“Decisão se baseou em processo já arquivado”, diz promotor João Furlan ao anunciar que vai recorrer de decisão do CNMP

“Decisão se baseou em processo já arquivado”, diz promotor João Furlan ao anunciar que vai recorrer de decisão do CNMP

O promotor de Justiça João Furlan divulgou nota pública nesta sexta-feira (7) em que comenta a decisão do Conselho Nacional do Ministério Público (CNMP) relacionada a um processo administrativo em seu desfavor. No documento, ele afirma receber a decisão “com serenidade” e sustenta que o caso ainda não está encerrado.

Segundo João, a decisão administrativa não possui caráter definitivo e ainda depende do trânsito em julgado de ação judicial específica.
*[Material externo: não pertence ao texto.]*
===== src/rtl/vga_vram_arbiter.sv =====
// Arbitrates one single-port synchronous VRAM between video scanout (strict
// priority) and a CPU req/ack port served in free cycles.
// Ports:
//   clock, reset                 : single clock, synchronous active-high reset
//   video_req/addr               : one-cycle fetch request
//   video_data/video_data_valid  : fetched word, pulsed 3 edges after request
//   cpu_req/write/addr/wdata/be  : CPU request, held until cpu_ack
//   cpu_rdata/cpu_ack            : completion pulse (with read data on reads)
//   cpu_starved                  : CPU waited CPU_MAX_WAIT cycles without grant
//   mem_addr/we/be/wdata/rdata   : registered VRAM interface, 1-cycle read latency
module vga_vram_arbiter
   import vga_vram_arbiter_pkg::*;
#(
   parameter int unsigned ADDR_WIDTH   = VRAM_ADDR_WIDTH,
   parameter int unsigned DATA_WIDTH   = VRAM_DATA_WIDTH,
   parameter int unsigned CPU_MAX_WAIT = CPU_MAX_WAIT_DEFAULT
) (
   input  logic                    clock,
   input  logic                    reset,
   input  logic                    video_req,
   input  logic [ADDR_WIDTH-1:0]   video_addr,
   output logic [DATA_WIDTH-1:0]   video_data,
   output logic                    video_data_valid,
   input  logic                    cpu_req,
   input  logic                    cpu_write,
   input  logic [ADDR_WIDTH-1:0]   cpu_addr,
   input  logic [DATA_WIDTH-1:0]   cpu_wdata,
   input  logic [DATA_WIDTH/8-1:0] cpu_be,
   output logic [DATA_WIDTH-1:0]   cpu_rdata,
   output logic                    cpu_ack,
   output logic                    cpu_starved,
   output logic [ADDR_WIDTH-1:0]   mem_addr,
   output logic                    mem_we,
   output logic [DATA_WIDTH/8-1:0] mem_be,
   output logic [DATA_WIDTH-1:0]   mem_wdata,
   input  logic [DATA_WIDTH-1:0]   mem_rdata
);

   localparam int unsigned BE_WIDTH  = DATA_WIDTH / 8;
   localparam int unsigned CNT_WIDTH = $clog2(CPU_MAX_WAIT + 1);
   localparam logic [CNT_WIDTH-1:0] CNT_MAX = CNT_WIDTH'(CPU_MAX_WAIT);

   cpu_state_e            state_q, state_d;
   logic                  grant_video_c;
   logic                  grant_cpu_c;
   logic [CNT_WIDTH-1:0]  wait_q, wait_d;

   logic [1:0]            vpipe_q;
   logic [DATA_WIDTH-1:0] video_data_q;
   logic                  video_valid_q;
   logic [DATA_WIDTH-1:0] cpu_rdata_q;
   logic                  cpu_ack_q;
   logic                  cpu_starved_q;
   logic [ADDR_WIDTH-1:0] mem_addr_q;
   logic                  mem_we_q;
   logic [BE_WIDTH-1:0]   mem_be_q;
   logic [DATA_WIDTH-1:0] mem_wdata_q;

   // CPU state register
   always_ff @(posedge clock) begin
      if (reset) state_q <= CPU_IDLE;
      else       state_q <= state_d;
   end

   // Grant decision, CPU next state and wait counter
   always_comb begin
      state_d       = state_q;
      grant_video_c = video_req;
      grant_cpu_c   = 1'b0;
      wait_d        = wait_q;
      unique case (state_q)
         CPU_IDLE: begin
            if (!video_req && cpu_req) begin
               grant_cpu_c = 1'b1;
               state_d     = cpu_grant_state(cpu_write);
            end
         end
         CPU_RD_ADDR: state_d = CPU_RD_DATA;
         CPU_RD_DATA: state_d = CPU_ACK;
         CPU_ACK:     state_d = CPU_IDLE;
         default:     state_d = CPU_IDLE;
      endcase
      if (grant_cpu_c) begin
         wait_d = '0;
      end else if (state_q == CPU_IDLE && cpu_req && wait_q != CNT_MAX) begin
         wait_d = wait_q + CNT_WIDTH'(1);
      end
   end

   // Registered datapath: VRAM command, video valid pipe, CPU response
   always_ff @(posedge clock) begin
      if (reset) begin
         wait_q        <= '0;
         vpipe_q       <= '0;
         video_data_q  <= '0;
         video_valid_q <= 1'b0;
         cpu_rdata_q   <= '0;
         cpu_ack_q     <= 1'b0;
         cpu_starved_q <= 1'b0;
         mem_addr_q    <= '0;
         mem_we_q      <= 1'b0;
         mem_be_q      <= '0;
         mem_wdata_q   <= '0;
      end else begin
         wait_q        <= wait_d;
         cpu_starved_q <= (wait_d == CNT_MAX);
         if (grant_video_c)    mem_addr_q <= video_addr;
         else if (grant_cpu_c) mem_addr_q <= cpu_addr;
         mem_we_q <= grant_cpu_c && cpu_write;
         if (grant_cpu_c && cpu_write) begin
            mem_be_q    <= cpu_be;
            mem_wdata_q <= cpu_wdata;
         end
         // mem_rdata for a read granted two edges ago is present now
         vpipe_q       <= {vpipe_q[0], grant_video_c};
         video_valid_q <= vpipe_q[1];
         if (vpipe_q[1]) video_data_q <= mem_rdata;
         if (state_q == CPU_RD_DATA) cpu_rdata_q <= mem_rdata;
         cpu_ack_q <= (state_d == CPU_ACK);
      end
   end

   assign video_data       = video_data_q;
   assign video_data_valid = video_valid_q;
   assign cpu_rdata        = cpu_rdata_q;
   assign cpu_ack          = cpu_ack_q;
   assign cpu_starved      = cpu_starved_q;
   assign mem_addr         = mem_addr_q;
   assign mem_we           = mem_we_q;
   assign mem_be           = mem_be_q;
   assign mem_wdata        = mem_wdata_q;

endmodule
Ele afirma que exercerá o direito de recorrer em todas as instâncias administrativas e judiciais cabíveis.

Na manifestação, o promotor também questiona os fundamentos do processo, alegando que o procedimento se baseia em uma prova cuja ilicitude teria sido reconhecida anteriormente pelo Tribunal Regional Eleitoral do Amapá (TRE-AP), pelo Tribunal Superior Eleitoral (TSE) e pelo próprio CNMP em manifestações passadas.
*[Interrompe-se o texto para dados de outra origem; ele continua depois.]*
--- config.mk ---
export PLATFORM = sky130hd
export DESIGN_NAME = rect_paint_arbiter
export DESIGN_NICKNAME = d
export VERILOG_FILES = /design/src/rtl/rect_paint_arbiter_pkg.sv /design/src/rtl/rect_fill_engine.sv /design/src/rtl/rect_paint_arbiter.sv
export SDC_FILE = /design/constraint.sdc
export NUM_CORES = 1
export LEC_CHECK = 0
export ABC_AREA = 1
export ABC_CLOCK_PERIOD_IN_PS = 3800
export CAP_MARGIN = 40
export CORE_UTILIZATION = 48
export DETAILED_ROUTE_END_ITERATION = 7
export PLACE_DENSITY_LB_ADDON = 0.3
export SYNTH_ARGS = -nofsm -noshare
export SYNTH_HDL_FRONTEND = slang
export SYNTH_HIERARCHICAL = 1
export SYNTH_SLANG_ARGS = --single-unit
--- constraint.sdc ---
create_clock -name Clck -period 3.8 [get_ports Clck]
set_clock_uncertainty 0.15 [all_clocks]
set_input_delay 0.57 -clock Clck [delete_from_list [all_inputs] [get_ports Clck]]
set_output_delay 0.57 -clock Clck [all_outputs]
set_load 0.03 [all_outputs]
--- src/rtl/rect_paint_arbiter_pkg.sv ---
// Screen/memory geometry macros, pixel-walk state encoding and PIX_CYC bounds
// shared by rect_paint_arbiter and rect_fill_engine.
`ifndef SCR_WIDTH_BITS
`define SCR_WIDTH_BITS 10
`endif
`ifndef SCR_HEIGHT_BITS
`define SCR_HEIGHT_BITS 9
`endif
`ifndef MEMORY_SIZE_BITS
`define MEMORY_SIZE_BITS 19
`endif
`ifndef MAP_PIXELCO_MEMADDR
// Row-major 640-pixel lines: y*640 + x, with 640 = 512 + 128.
`define MAP_PIXELCO_MEMADDR(x,y) (((y) << 9) + ((y) << 7) + (x))
`endif

package rect_paint_arbiter_pkg;

    localparam int SCR_WIDTH_BITS   = `SCR_WIDTH_BITS;
    localparam int SCR_HEIGHT_BITS  = `SCR_HEIGHT_BITS;
    localparam int MEMORY_SIZE_BITS = `MEMORY_SIZE_BITS;

    localparam int PIX_CYC_MIN = 1;
    localparam int PIX_CYC_MAX = 3;
    localparam int PIX_CNT_W   = $clog2(PIX_CYC_MAX);

    typedef enum logic [2:0] {
        ST_IDLE  = 3'd0,
        ST_LOAD  = 3'd1,
        ST_WRITE = 3'd2,
        ST_GAP   = 3'd3,
        ST_DONE  = 3'd4
    } fill_state_e;

    function automatic logic [MEMORY_SIZE_BITS-1:0] map_pixel_addr(
        input logic [SCR_WIDTH_BITS-1:0]  x,
        input logic [SCR_HEIGHT_BITS-1:0] y
    );
        logic [MEMORY_SIZE_BITS-1:0] xm;
        logic [MEMORY_SIZE_BITS-1:0] ym;
        xm = MEMORY_SIZE_BITS'(x);
        ym = MEMORY_SIZE_BITS'(y);
        return `MAP_PIXELCO_MEMADDR(xm, ym);
    endfunction

endpackage

--- src/rtl/rect_fill_engine.sv ---
// Pixel-walk datapath: latches one rectangle on start_i and writes it row by
// row, each pixel PIX_CYC strobe cycles followed by one gap cycle.
module rect_fill_engine
    import rect_paint_arbiter_pkg::*;
#(
    parameter int PIX_CYC = 2
) (
    input  logic                        clk_i,
    input  logic                        rst_ni,
    input  logic                        start_i,
    input  logic [SCR_WIDTH_BITS-1:0]   x_start_i,
    input  logic [SCR_WIDTH_BITS-1:0]   x_end_i,
    input  logic [SCR_HEIGHT_BITS-1:0]  y_start_i,
    input  logic [SCR_HEIGHT_BITS-1:0]  y_end_i,
    input  logic [2:0]                  color_i,
    output logic                        done_o,
    output logic [MEMORY_SIZE_BITS-1:0] address_o,
    output logic [2:0]                  color_o,
    output logic                        print_enable_o
);

    localparam logic [PIX_CNT_W-1:0] CNT_LAST = PIX_CNT_W'(PIX_CYC - 1);

    fill_state_e                 state_q;
    logic [SCR_WIDTH_BITS-1:0]   xs_q, xe_q, x_q, x_d;
    logic [SCR_HEIGHT_BITS-1:0]  ys_q, ye_q, y_q, y_d;
    logic [PIX_CNT_W-1:0]        cnt_q;
    logic [2:0]                  col_q;
    logic [MEMORY_SIZE_BITS-1:0] addr_q;
    logic                        pe_q, done_q;
    logic                        x_last, y_last;

    // end > start is guaranteed once past LOAD, so end-1 cannot wrap.
    assign x_last = (x_q == xe_q - 1'b1);
    assign y_last = (y_q == ye_q - 1'b1);
    assign x_d    = x_last ? xs_q : x_q + 1'b1;
    assign y_d    = x_last ? y_q + 1'b1 : y_q;

    always_ff @(posedge clk_i) begin
        if (!rst_ni) begin
            state_q <= ST_IDLE;
            xs_q    <= '0;
            xe_q    <= '0;
            ys_q    <= '0;
            ye_q    <= '0;
            x_q     <= '0;
            y_q     <= '0;
            cnt_q   <= '0;
            col_q   <= '0;
            addr_q  <= '0;
            pe_q    <= 1'b0;
            done_q  <= 1'b0;
        end else begin
            case (state_q)
                ST_IDLE: begin
                    if (start_i) begin
                        xs_q    <= x_start_i;
                        xe_q    <= x_end_i;
                        ys_q    <= y_start_i;
                        ye_q    <= y_end_i;
                        col_q   <= color_i;
                        state_q <= ST_LOAD;
                    end
                end
                ST_LOAD: begin
                    x_q <= xs_q;
                    y_q <= ys_q;
                    if (xe_q <= xs_q || ye_q <= ys_q) begin
                        done_q  <= 1'b1;
                        state_q <= ST_DONE;
                    end else begin
                        addr_q  <= map_pixel_addr(xs_q, ys_q);
                        cnt_q   <= '0;
                        pe_q    <= 1'b1;
                        state_q <= ST_WRITE;
                    end
                end
                ST_WRITE: begin
                    if (cnt_q == CNT_LAST) begin
                        pe_q    <= 1'b0;
                        state_q <= ST_GAP;
                    end else begin
                        cnt_q <= cnt_q + 1'b1;
                    end
                end
                ST_GAP: begin
                    if (x_last && y_last) begin
                        done_q  <= 1'b1;
                        state_q <= ST_DONE;
                    end else begin
                        x_q     <= x_d;
                        y_q     <= y_d;
                        addr_q  <= map_pixel_addr(x_d, y_d);
                        cnt_q   <= '0;
                        pe_q    <= 1'b1;
                        state_q <= ST_WRITE;
                    end
                end
                ST_DONE: begin
                    done_q  <= 1'b0;
                    state_q <= ST_IDLE;
                end
                default: state_q <= ST_IDLE;
            endcase
        end
    end

    assign done_o         = done_q;
    assign address_o      = addr_q;
    assign color_o        = col_q;
    assign print_enable_o = pe_q;

endmodule

--- src/rtl/rect_paint_arbiter.sv ---
// Arbitrates NREQ rectangle painters onto one video-memory write port.
// Define RECT_ARB_ROUND_ROBIN_EN for round-robin; default is fixed priority.
module rect_paint_arbiter
    import rect_paint_arbiter_pkg::*;
#(
    parameter int NREQ    = 3,
    parameter int PIX_CYC = 2
) (
    input  logic                         Clck,
    input  logic                         Reset,
    input  logic [NREQ-1:0]              req,
    input  logic [NREQ*SCR_WIDTH_BITS-1:0]  rect_x_start,
    input  logic [NREQ*SCR_WIDTH_BITS-1:0]  rect_x_end,
    input  logic [NREQ*SCR_HEIGHT_BITS-1:0] rect_y_start,
    input  logic [NREQ*SCR_HEIGHT_BITS-1:0] rect_y_end,
    input  logic [NREQ*3-1:0]            rect_color,
    output logic [NREQ-1:0]              grant,
    output logic [NREQ-1:0]              done,
    output logic [MEMORY_SIZE_BITS-1:0]  address,
    output logic [2:0]                   color,
    output logic                         print_enable
);

    localparam int IDX_W = (NREQ > 1) ? $clog2(NREQ) : 1;
    localparam int SW    = SCR_WIDTH_BITS;
    localparam int SH    = SCR_HEIGHT_BITS;
    // Out-of-range PIX_CYC is clamped to the legal strobe length.
    localparam int PIX_CYC_EFF = (PIX_CYC < PIX_CYC_MIN) ? PIX_CYC_MIN :
                                 (PIX_CYC > PIX_CYC_MAX) ? PIX_CYC_MAX : PIX_CYC;

    logic [NREQ-1:0]  grant_q;
    logic [IDX_W-1:0] win_idx;
    logic             start;
    logic             eng_done;
`ifdef RECT_ARB_ROUND_ROBIN_EN
    logic [IDX_W-1:0] last_q;
`endif

    always_comb begin
        win_idx = '0;
`ifdef RECT_ARB_ROUND_ROBIN_EN
        // Descending scan so the nearest requester after last_q wins.
        for (int k = NREQ; k >= 1; k--) begin
            if (req[(int'(last_q) + k) % NREQ]) win_idx = IDX_W'((int'(last_q) + k) % NREQ);
        end
`else
        for (int i = NREQ - 1; i >= 0; i--) begin
            if (req[i]) win_idx = IDX_W'(i);
        end
`endif
    end

    // A zero grant means the engine is idle and at least one idle cycle passed.
    assign start = (grant_q == '0) && (|req);

    always_ff @(posedge Clck) begin
        if (!Reset) begin
            grant_q <= '0;
`ifdef RECT_ARB_ROUND_ROBIN_EN
            last_q  <= IDX_W'(NREQ - 1);
`endif
        end else if (start) begin
            grant_q <= NREQ'(1) << win_idx;
`ifdef RECT_ARB_ROUND_ROBIN_EN
            last_q  <= win_idx;
`endif
        end else if (eng_done) begin
            grant_q <= '0;
        end
    end

    rect_fill_engine #(
        .PIX_CYC(PIX_CYC_EFF)
    ) u_engine (
        .clk_i          (Clck),
        .rst_ni         (Reset),
        .start_i        (start),
        .x_start_i      (rect_x_start[int'(win_idx)*SW +: SW]),
        .x_end_i        (rect_x_end[int'(win_idx)*SW +: SW]),
        .y_start_i      (rect_y_start[int'(win_idx)*SH +: SH]),
        .y_end_i        (rect_y_end[int'(win_idx)*SH +: SH]),
        .color_i        (rect_color[int'(win_idx)*3 +: 3]),
        .done_o         (eng_done),
        .address_o      (address),
        .color_o        (color),
        .print_enable_o (print_enable)
    );

    assign grant = grant_q;
    assign done  = eng_done ? grant_q : '0;

endmodule

### Word level (Yosys, flattened, before mapping)

Index checks and enable logic that the tools add are counted.

* $add $sub $neg: 9
* multiply operators: 3
* magnitude comparators: 2
* equal/unequal tests: 14
* shifts and indexed selects: 6
* multiplexer cells: 31
* reduce and logical (&&, ||, !) cells: 17

Operators with widths (count)
* 18-bit by 16-bit adder with 19-bit output: 2
* 19-bit by 10-bit adder with 19-bit output: 2
* 19-bit 2-to-1 mux: 2
* 19-bit one-hot mux with 2 select lines: 1
* 27-bit by 32-bit indexed part select with 9-bit output: 1
* 30-bit by 32-bit indexed part select with 10-bit output: 1
* 30-bit by 7-bit indexed part select with 10-bit output: 1
* 27-bit by 7-bit indexed part select with 9-bit output: 1
* 3-bit 2-to-1 mux: 7
* 10-bit 2-to-1 mux: 2
* 10-bit one-hot mux with 2 select lines: 1
* 9-bit 2-to-1 mux: 2
* 9-bit one-hot mux with 2 select lines: 1
* 2-bit 2-to-1 mux: 6
* 3-bit one-hot mux with 4 select lines: 1
* 10-bit by 1-bit adder with 10-bit output, second input constant: 1
* 10-bit equality test: 1
* 10-bit less-or-equal comparator: 1
* 10-bit by 1-bit subtractor with 10-bit output, second input constant: 1
* 9-bit by 1-bit adder with 9-bit output, second input constant: 1
* 9-bit equality test: 1
* 9-bit less-or-equal comparator: 1
* 9-bit by 5-bit indexed part select with 3-bit output: 1
* 9-bit by 1-bit subtractor with 9-bit output, second input constant: 1
* 23 further kinds: 42

* flip-flop bits (word level): 89
* input port bits: 128
* logic and storage cells: 95

### Depth between registers and ports, before layout

* depth after elaboration: 7
* mapped depth: 29
* depth with buffers taken out: 28

### Modules after synthesis

Netlist, hierarchy kept.

By module, submodules not included
* rect_fill_engine: instances 1, cells each 909, area each 6092.1 µm², sequential area each 1721.7 µm²
* rect_paint_arbiter: instances 1, cells each 336, area each 1408.9 µm², sequential area each 60.1 µm²

### Worst setup path before layout

No wires, ideal clock.

* path type: register to register
* start point: register u_engine.xe_q[0]
* end point: register u_engine.addr_q[16], in the netlist u_engine/address_o[16]
* library setup time: 0.117 ns
* data arrival time: 3.571 ns
* slack: -0.038 ns
* stages on the path, launching flop included: 24
* path buffers: 1
* period minus slack after synthesis: 3.838 ns
* cells stage by stage: dfxtp_1 -> inv_1 -> ha_1 -> xnor2_1 -> nor2_1 -> o21ai_0 -> nor2_2 -> nand3_2 -> nor2_4 -> buf_2 -> nand2_1 -> and2_1 -> ha_1 -> ha_1 -> fa_1 -> a21oi_1 -> o21bai_1 -> nand2_1 -> o311ai_0 -> xor2_1 -> nand2_1 -> o21ai_0 -> nor2_1 -> nor2_1

* cells in the longest elaborated chain, start to end: 7
* elaborated cells on any way between the ends: 14
* those cells by class: add/sub: 3; order compare: 1; eq/ne: 3; mux: 4; reduce/logical: 3

RTL lines
* start, declared: line rect_fill_engine.sv:25 `logic [SCR_WIDTH_BITS-1:0] xs_q, xe_q, x_q, x_d;`
* start signal, assigned: line rect_fill_engine.sv:58 `xe_q <= x_end_i;`
* 10-bit by 1-bit subtractor with 10-bit output: line rect_fill_engine.sv:34 `assign x_last = (x_q == xe_q - 1'b1);`
* 10-bit equality test: line rect_fill_engine.sv:34
* 9-bit 2-to-1 mux: line rect_fill_engine.sv:37 `assign y_d = x_last ? y_q + 1'b1 : y_q;`
* 18-bit by 16-bit adder with 19-bit output (no line)
* 19-bit by 10-bit adder with 19-bit output (no line)
* 19-bit 2-to-1 mux: line rect_fill_engine.sv:87 `if (x_last && y_last) begin`
* 19-bit one-hot mux with 2 select lines: line rect_fill_engine.sv:54 `case (state_q)`
* end signal, assigned: line rect_fill_engine.sv:72 `addr_q <= map_pixel_addr(xs_q, ys_q);`
* end signal, assigned: line rect_fill_engine.sv:93 `addr_q <= map_pixel_addr(x_d, y_d);`
* end, declared: line rect_fill_engine.sv:29 `logic [MEMORY_SIZE_BITS-1:0] addr_q;`

Several ways; a longest one is shown, not always the timed one. The select of a mux whose other input is x is not followed.
A chain may end at the register's enable or synchronous reset.

### Worst setup path in the final report

* start point: register u_engine.xe_q[1]
* end point: register u_engine.addr_q[13], in the netlist u_engine/address_o[13]

The elaborated chain is that of the path after synthesis.

==> results.toml <==
[run_status]
status = "finished clean"

[global_routing]
grt_use_met3 = 0.06240
top_usage_layer = "met2"
grt_pass1_wl_microns = 35150
grt_max_degree = 83
global_route.usage.met1 = 0.3676
met2_usage = 0.4334
track_usage = 0.2739
antenna_found_initial = 0
grt-ovfl-total = 0
grt_pass1_vias = 7328

[worst_hold_path]
hp-class = "reg -> reg"
worstHoldPathCells = 2

[placement]
dpl.hpwl_microns = 16600
pre_cts_ws_ns = -0.08325
place.gp.congestion = 0.9110
portBuffers = 156
dpl_cell_area_sq_mm = 0.009259

[finish]
diodes = 0
stdcell_area_sq_mm = 0.01002
area_delta_synth_final_pct = 33.58
drive_above_1_share = 0.09751
nNetsFinal = 1590

[sta]
rsz0062_at_grt = "true"
fmax_ghz = 0.2673
worst_slew_margin_rel = 0.5241
fin_crit_ns = 3.741
tightest_slew_ns = 0.7138
hold_viol_final = 0
drv_slew = 0
fin_ws_ns = 0.05946
period_share = 0.9844
whs_ns = 0.2926
setup_viol = 0

[yosys]
yosysSeqAreaShare = 0.2375
synth-seq-cells = 89
netlist_area_sq_mm = 0.007501
ys_warn_count = 6
synth_fp_nets = 1435
synth.avg_cell_area_sq_um = 6.025
postSynthCellCount = 1245
yosysUniqueCellTypes = 41

[worst_setup_path]
ff2ff_path_depth = 25
crit_path_max_fanout = 7
required_ns = 3.94
cp.arrival_ns = 3.88
criticalPathCategory = "reg -> reg"
cp-end-kind = "flip-flop"
start_kind = "flip-flop"

[drt]
wl_per_cell_microns = 13.56
final_antenna_net_count = 0
drc = 0
viasPerCell = 5.058
drtIter0Drc = 482
dr_total_vias = 8058
drt-pass1-iter-count = 6
postRouteWirelength_microns = 21610

[power]
p_per_area_mw_per_mm2 = 664.7
peakVddDrop_mv = 0.3289
finalPower_uw = 6660
cellLeakagePower_uw = 0.004854

[floorplanning]
ios = 157
die_x_microns = 127.0
start_util = 0.4934
row_count = 45
die_h_microns = 127.0
dieArea_sq_mm = 0.01613
coreArea_sq_mm = 0.01520

[cts]
cts_tree = "built"
clk_latency_ns = 0.36
clock-sinks = 89
clk_pin_slew_ns = 0.06
cts_buffers = 9
ctsHtreeMaxLevel = 3
clock-root-buffer = "clkbuf_16"
cts_hold_buf = 0
cts_buffer_depth = 2

[flow_run]
drv_cap = 0
-- kinds of logic (layout without fill, tap and decap cells) --
group | after synthesis | count (layout) | synth area share
DFF | 89 | 89 | 0.2375
adders and majority gates | 62 | 62 | 0.1064
AOI/OAI and AO/OA | 220 | 220 | 0.1526
xor gates and xnor gates | 32 | 32 | 0.03736
muxes | 3 | 3 | 0.004003
and+or+nand+nor | 590 | 590 | 0.3284
buffers and inverters | 249 | 409 | 0.1336
-- Yosys cell counts (all sizes together) --
| master | number | share of area |
|---|---|---|
| a31oi | 2 | 0.0017 |
| clkinv | 1 | 0.00050 |
| nand3 | 92 | 0.063 |
| and2 | 1 | 0.00083 |
| nand4 | 13 | 0.011 |
| o21a | 2 | 0.0020 |
| nor3 | 11 | 0.0073 |
| xor2 | 20 | 0.023 |
| o311ai | 1 | 0.0012 |
| o21ai | 116 | 0.078 |
| nor2 | 106 | 0.059 |
| mux2i | 3 | 0.0040 |
| ha | 59 | 0.098 |
| xnor2 | 12 | 0.014 |
| fa | 3 | 0.0080 |
| clkbuf | 22 | 0.011 |
| inv | 197 | 0.099 |
| nand2 | 362 | 0.18 |
| buf | 29 | 0.023 |
| o21bai | 6 | 0.0060 |
| o32ai | 1 | 0.0012 |
| a31o | 1 | 0.0012 |
| dfxtp | 89 | 0.24 |
| a21oi | 90 | 0.061 |
| nand3b | 2 | 0.0020 |
| o211ai | 1 | 0.0010 |
| or2 | 3 | 0.0025 |
-- registers in the layout (all words and copies together), names as in the netlist, 9 cells and up --
register / flops
u_engine/xs_q: 10
u_engine/ye_q: 9
u_engine/ys_q: 9
u_engine/y_q: 9
u_engine/xe_q: 10
u_engine/address_o: 19
u_engine/x_q: 10
-- placed cells by master, fill, tap and decap left out, types with 5 or more instances in the layout --
cell and count:
dfxtp_1 85, clkdlybuf4s50_1 155, nand2_2 17, nor2_2 5, nand2_1 343, o21ai_0 103
nand3_1 85, a21oi_1 86, nor2_4 7, buf_4 35, inv_1 185, clkbuf_16 9
xor2_1 19, nand4_1 13, o21ai_1 10, xnor2_1 12, ha_4 12, ha_1 47
nor3_1 9, inv_2 11, nor2_1 94
-- per-layer routing --
layer | vias to the layer above | share of wire
li1 | 4243 | -
met1 | 3550 | 0.47
met2 | 235 | 0.45
met3 | 30 | 0.061
met4 | 0 | 0.024
met5 | - | 0
-- power by group --
part	internal (uW)	switching, uW	total [uW]
clock	613	370	983
combinational	1630	2420	4050
sequential	1270	362	1630
-- layout make-up --
class                   count  area [sq um]
well taps                 188         235.2
repair buffers            195          1864
multi-input cells         907          5064
fillers                  1411          5182
clock inverters             2         60.06
inverters                 198         745.7
flip-flops and latches     89          1787
clock buffers              14         264.0
-- per-stage QoR --
step	instances	TNS (ns)	utilization
finish	1593	0	0.6591
global route	1593	-0.7676	0.6591
CTS	1585	0	0.6327
detailed placement	1567	-0.1576	0.6091
global placement	1567	0	0.6091
floorplan	1245	0	-
-- worst max-delay path, stage by stage (launching register included) --
cell     delay [ns]
dfxtp_2        0.32
inv_2          0.08
ha_4           0.16
nand2_2        0.07
nor2_4         0.16
nand2_2        0.08
buf_4          0.13
nand3_1        0.08
nand2_2        0.07
nand2_1        0.11
nor2_4         0.05
nand3_4        0.12
inv_1          0.08
o21ai_0        0.23
inv_1          0.14
ha_1           0.35
ha_4           0.27
a21oi_1        0.18
nand2_2        0.09
a21oi_2        0.16
buf_4          0.14
xnor2_1        0.13
nand2_1        0.07
o21ai_0        0.09
nor2_1         0.07
nor2_1         0.10
-- repair_timing --
| item | 4_1_cts | 5_1_grt |
|---|---|---|
| resized for setup | 5 | 77 |
| setup endpoints to repair | 5 | 9 |
| buffers inserted | 2 | 8 |
| gates cloned | 0 | 0 |
| pin swaps | 2 | 29 |
-- path summary, 6_finish.rpt --
check / start / to / slack, ns
worst min register to register: u_engine/color_o[2]$_SDFFE_PN0P_ / u_engine/color_o[2]$_SDFFE_PN0P_ / 0.29
worst max-delay path: u_engine/xe_q[1]$_SDFFE_PN0P_ / u_engine/address_o[13]$_SDFFE_PN0P_ / 0.06
worst min-delay path: u_engine/color_o[2]$_SDFFE_PN0P_ / u_engine/color_o[2]$_SDFFE_PN0P_ / 0.29
worst max register to register: u_engine/xe_q[1]$_SDFFE_PN0P_ / u_engine/address_o[13]$_SDFFE_PN0P_ / 0.06
Note: power is estimated with default switching activity, not from simulation.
Outro ponto destacado por João Furlan é a reabertura do processo. De acordo com ele, o procedimento havia sido arquivado definitivamente, com trânsito em julgado, em 2022, e foi reaberto no fim de 2025, sem a apresentação de fatos novos ou provas supervenientes. O promotor observa que a retomada ocorreu no período em que integrantes de sua família passaram a participar do cenário político-eleitoral do Amapá, circunstância que, segundo ele, merece reflexão.

Na nota, João Furlan afirma ainda que a condução do caso fortalece a percepção de que decisões de grande relevância institucional nem sempre são tomadas exclusivamente com base em critérios técnicos, especialmente quando, segundo sustenta, um processo é retomado sem novos elementos e baseado em prova que considera ilícita.

Ao final, o promotor reafirma sua confiança no Estado de Direito, no devido processo legal e nas garantias constitucionais, destacando seus mais de 20 anos de atuação no Ministério Público. Ele diz acreditar que a verdade dos fatos e o rigor da lei prevalecerão e que uma decisão administrativa passível de revisão não apagará sua trajetória profissional.